His ambition also extends to helping footballers who fail to become professional find a job within the industry: "I’ve got my senior players into coaching courses and coaching the youth.

"I am also building connections with clubs, including QPR, so I can refer youngsters elsewhere and secure them jobs in coaching, media and other roles in football."

Most Read

Patrick's project draws on his personal experience growing up in Canning Town, where he avoided crime through the distraction of football.

"I was so lucky. Football kept me out of jail."

Patrick's career started at QPR in 2005, but transferring to lower-league Swindon Town and Northampton Town encouraged him to move abroad.

Walsall's Michael Ricketts and Swindon Town's Patrick Kanyuka during the Coca-Cola League Two match

Patrick Kanyuka when he played for Swindon Town during the Coca-Cola League Two match at the Banks's Stadium, Walsall. - Credit: PA

"I didn’t understand football until I moved to Champions League side, Cluj [in Romania]," Kanyuka said. "The style of football was advanced compared to the old-fashioned English game and I was getting recognised everywhere."

Although inspired by the more different tactics, he said he dealt with persistent racism.

"There were nights when I would be in tears but when I got back on the pitch I remained professional," he said. 

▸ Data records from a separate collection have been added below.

==> config.mk <==
export PLATFORM = sky130hd
export DESIGN_NAME = aurora_multilane_block_scheduler
export DESIGN_NICKNAME = d
export VERILOG_FILES = /design/src/rtl/aurora_multilane_block_scheduler.sv
export SDC_FILE = /design/constraint.sdc
export NUM_CORES = 1
export LEC_CHECK = 0
export BUFFER_PORTS_ARGS = -buffer_cell sky130_fd_sc_hd__buf_2
export CAP_MARGIN = 5
export CELL_PAD_IN_SITES_DETAIL_PLACEMENT = 0
export CELL_PAD_IN_SITES_GLOBAL_PLACEMENT = 1
export CORE_AREA = 2 2 305 307
export CTS_BUF_LIST = sky130_fd_sc_hd__clkbuf_16
export DETAILED_ROUTE_END_ITERATION = 16
export DIE_AREA = 0 0 307 309
export PLACE_DENSITY = 0.47
export SLEW_MARGIN = 5
export SYNTH_ARGS = -nofsm -noshare
export SYNTH_HDL_FRONTEND = slang
export SYNTH_SLANG_ARGS = --single-unit
==> constraint.sdc <==
create_clock -name Clk -period 2.7 [get_ports Clk]
set_clock_uncertainty 0.05 [all_clocks]
set_input_delay 0 -clock Clk [delete_from_list [all_inputs] [get_ports Clk]]
set_output_delay 0 -clock Clk [all_outputs]
set_load 0.005 [all_outputs]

In contrast, Patrick said his spell in Thailand, playing for Roi Et FC and Police United, as being "like a holiday playing my favourite hobby".

He said his experience in football has helped Waltham Cross FC develop rapidly, with a manager, eight coaches, an assistant and a treasurer already on the payroll, while trials are being held for nine youth teams.

Patrick said a few people have encouraged him to write a book or start a podcast, but he told the Recorder: "Not yet! I am going to wait until this has developed and let my actions speak volumes."